Brand is what keeps the lights on in my home and the bar stocked with Bourbon, so you will excuse my brazen partiality. But hear me out. Companies take products and services to market and create experiences for prospects and customers – these are “things” that they manage. Brand is an all-encompassing perception that holistically reflects how these “things” are viewed. When the organizational gods draw their charts, they more often than not drop brand in the domain of marketing. Indeed, there is an umbilical relationship between brand and marketing, but it would be entirely erroneous to view brand as circumscribed by marketing. Anything and anyone that shapes brand perception drives brand.

The brand does not belong to the CMO alone. It belongs to all, from the CEO on-high, to the front-line brand ambassadors.
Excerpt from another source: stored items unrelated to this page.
This design comes from an exercise in tuning for small area and a short achievable clock period on the open sky130 flow, not from production work. At most, simulation tests tie the RTL to the original design; equivalence was not proved. No activity file was given, so power comes from the tool's default toggle rates.

// adder_tree_25
module adder_tree_25 (
    input  logic         clk,
    input  logic         rst,
    input  logic         in_valid,
    input  logic [399:0] in_data,
    output logic         res_valid,
    output logic [15:0]  res
);
For scale: about 420 I/O pins, about 11000 µm² of cells after synthesis.
==> flow/config.mk <==
export PLATFORM = sky130hd
export DESIGN_NAME = adder_tree_25
export DESIGN_NICKNAME = adder_tree_25
export VERILOG_FILES = /design/flow/design.v
export SDC_FILE = /design/flow/constraint.sdc
export NUM_CORES = 4
export LEC_CHECK = 0
export CAP_MARGIN = 20
export CORE_MARGIN = 2
export CORE_UTILIZATION = 40
export SETUP_SLACK_MARGIN = 1.1
export SLEW_MARGIN = 20
==> flow/constraint.sdc <==
create_clock -name core_clock -period 3.0 [get_ports {clk}]
set_input_delay 0.6000 -clock core_clock [delete_from_list [all_inputs] [get_ports {clk}]]
set_output_delay 0.6000 -clock core_clock [all_outputs]
set_load 0.01 [all_outputs]
standard.sh (not shown) runs the stock make flow with config.mk's settings and CLKGATE_MAP_FILE= SYNTH_SCRIPT=/design/flow/synth_recipe.tcl, a recipe that flattens the netlist after the stock synthesis.
==> flow/flow/run.sh <==
#!/bin/bash
# Own layout flow: the standard flow (standard.sh) with two changes.
#  1. After the standard synthesis, fapol.py re-chooses the polarity of the
#     full-adder cells so that the inverters extract_fa leaves around them go;
#     a Yosys equivalence proof against the standard netlist must pass, else
#     the standard netlist is kept.
#  2. Port buffers are sky130_fd_sc_hd__buf_1 (every port still gets one).
# Each tool writes its full output to a log file of its own in this folder.
set -uo pipefail
export BUFFER_PORTS_ARGS="-buffer_cell sky130_fd_sc_hd__buf_1"
HERE=$(pwd)
bash standard.sh synth > synth.log 2>&1 || exit 1
NET=$HERE/orfs/results/sky130hd/adder_tree_25/base/1_2_yosys.v
cp "$NET" "$HERE/netlist_standard.v"
if python3 "$HERE/flow/fapol.py" "$HERE/netlist_standard.v" "$HERE/netlist_fapol.v" > fapol.log 2>&1; then
  cat > equiv.ys <<EOT
read_liberty -ignore_miss_func $FLOW_HOME/platforms/sky130hd/lib/sky130_fd_sc_hd__tt_025C_1v80.lib
read_verilog $HERE/netlist_standard.v
rename $FLOW_TOP gold
read_verilog $HERE/netlist_fapol.v
rename $FLOW_TOP gate
setattr -mod -unset top gold gate
flatten gold gate
rename -hide gold/w:_* gate/w:_*
equiv_make gold gate eq
hierarchy -top eq
equiv_simple -seq 0
equiv_induct
equiv_status -assert
EOT
  if yosys -s equiv.ys > equiv.log 2>&1; then
    cp "$HERE/netlist_fapol.v" "$NET"
    touch "$NET"
    echo "fapol netlist used" >> fapol.log
  else
    echo "equivalence failed: standard netlist kept" >> fapol.log
  fi
fi
bash standard.sh finish > finish.log 2>&1
Other scripts of this flow, unchanged in this note and not shown: flow/flow/fapol.py
Change:
--- a/flow/config.mk
+++ b/flow/config.mk
@@ -7,0 +8 @@
+export ABC_CLOCK_PERIOD_IN_PS = 1000
@@ -11 +11,0 @@
-export SETUP_SLACK_MARGIN = 1.1
Result: Flip-flop and latch count is unchanged. Routed wire length drops by 5.5%. Core utilization falls by 3.4 points. Area after synthesis stays the same. Via count goes down by 1.2%. Sequential share of layout area rose by 1.6 points. Critical path depth is unchanged.
Change:
--- a/flow/config.mk
+++ b/flow/config.mk
@@ -11 +11 @@
-export CORE_UTILIZATION = 40
+export CORE_UTILIZATION = 60
Effect: Core utilization increases by 24 points; maximum frequency stays flat; total power increases by about 1.7%; design area decreases by about 1.4%; combinational power increases by about 3%; sequential cell count stays the same; clock-buffer cell count decreases by 1; via count increases by 0.90%; clock power hardly moves; routed wire length increases by 2.6%.
No functional check of the RTL was part of any run of this note.

* * *

run 1:
Another version of the RTL of adder_tree_25 (not shown whole).
For scale: about 670 cells after synthesis, roughly 420 I/O pins, about 12000 sq um of cells after synthesis.
## adder_tree_25
module adder_tree_25 (
    input  logic         clk,
    input  logic         rst,
    input  logic         in_valid,
    input  logic [399:0] in_data,
    output logic         res_valid,
    output logic [15:0]  res
);
    wire s1;
    wire c2;
    wire s3;
    wire c4;
    wire s5;
    wire c6;
    wire s7;
    wire c8;
    wire s9;
    wire c10;
    wire s11;
    wire c12;
    wire s13;
    wire c14;
    wire s15;
    wire c16;
    wire s17;
    wire c18;
    wire s19;
    wire c20;
    wire s21;
    wire c22;
    wire s23;
    wire c24;
    wire s25;
    wire c26;
    wire s27;
    wire c28;
    wire s29;
    wire c30;
    wire s31;
    wire c32;
    wire s33;
    wire c34;
    wire s35;
    wire c36;
    wire s37;
    wire c38;
    wire s39;
    wire c40;
    wire s41;
    wire c42;
    wire s43;
    wire c44;
    wire s45;
    wire c46;
    wire s47;
    wire c48;
    wire s49;
    wire c50;
    wire s51;
    wire c52;
    wire s53;
    wire c54;
    wire s55;
    wire c56;
    wire s57;
    wire c58;
    wire s59;
    wire c60;
    wire s61;
    wire c62;
    wire s63;
    wire c64;
    wire s65;
  ...
Settings: LEC_CHECK=0, CAP_MARGIN=20, CORE_MARGIN=2, CORE_UTILIZATION=40, CTS_BUF_LIST=sky130_fd_sc_hd__clkbuf_8, CTS_CLUSTER_DIAMETER=60, CTS_CLUSTER_SIZE=20, SETUP_SLACK_MARGIN=1.1, SLEW_MARGIN=20; clock period 3.0 ns.
Scripts as last shown in full above: flow/flow/run.sh
Other scripts of this flow, unchanged in this note and not shown: flow/flow/fapol.py
Run 1 completed; timing, DRC and antenna clean
For run 2, these inputs were changed with respect to run 1:
Settings: changing CTS_CLUSTER_SIZE from 20 to 14; changing CTS_CLUSTER_DIAMETER from 60 to 50.
[summary]
Run 2 vs. run 1: clock latency at the later pin of the worst-skew pair +0.02 ns, power after layout went up about 3.2%.
Taking run 1 as the reference point, the count of cells resized by post-cts repair of run 2 falls by 1.
In the flow results for run 1 and run 2, the clock buffer count is larger on run 2.
Run 2 can be clocked faster than run 1.
As of run 2, wire length had risen slightly compared to run 1.
Re final design area excluding fillers: run 1 and run 2 aren't equal, and the higher value belongs to run 2.
Run 2 went all the way through the flow, and no timing, DRC or antenna check failed.
In the flow results for run 1 and run 2, the wire length of the first global-routing pass is larger on run 2.
When the final numbers for run 1 and run 2 were put side by side, the via count of the first global-routing pass turned out to be greater in run 2.
Between run 1 and run 2, combinational power share is lower for run 2, run 1 comes in above that.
It runs from the fountainhead of marketing through every part of the business, from ritzy show rooms, through distribution warehouses, to IT data centers. If you listen hard, you may hear a Woody Guthrie variant reverberate off cubicle walls: "This brand was made for you and me." This is the anthem for modern marketing.

During the global financial crisis that spun out of control in 2008, I worked on a multi-year consulting engagement with the head of credit card collections for one of the largest Latin American banks. Bad debts were at astronomical levels, and customers were defaulting in droves. We reconfigured the risk management algorithm to separate “good” customers having a rough year from inveterate defaulters. We designed innovative products to ease the repayment burden. We trained collectors to diagnose and prescribe with empathy. And when the dust had settled, while other banks looked like loan sharks, we came out of it with loyal customers and a reputation for being accessible, transparent, and on the side of the customer. With investments in systems, people, processes, and training, we had made the most unlikely of functions – a collections department – a brand engine!   

The trick to investing in brand isn’t a trick at all. It follows the conventional logic of allocating resources to maximize return on investment. Sometimes it takes a campaign to build awareness and create emotional attachment. Sometimes it takes operational commitment to live up to expectations. And at other times, it is investment in people that brings alive the brand promise. All of it is investing in the brand. Figuring which one will pay off more is all about understanding how prospects and customers will respond to this new experience that the investment hopes to deliver.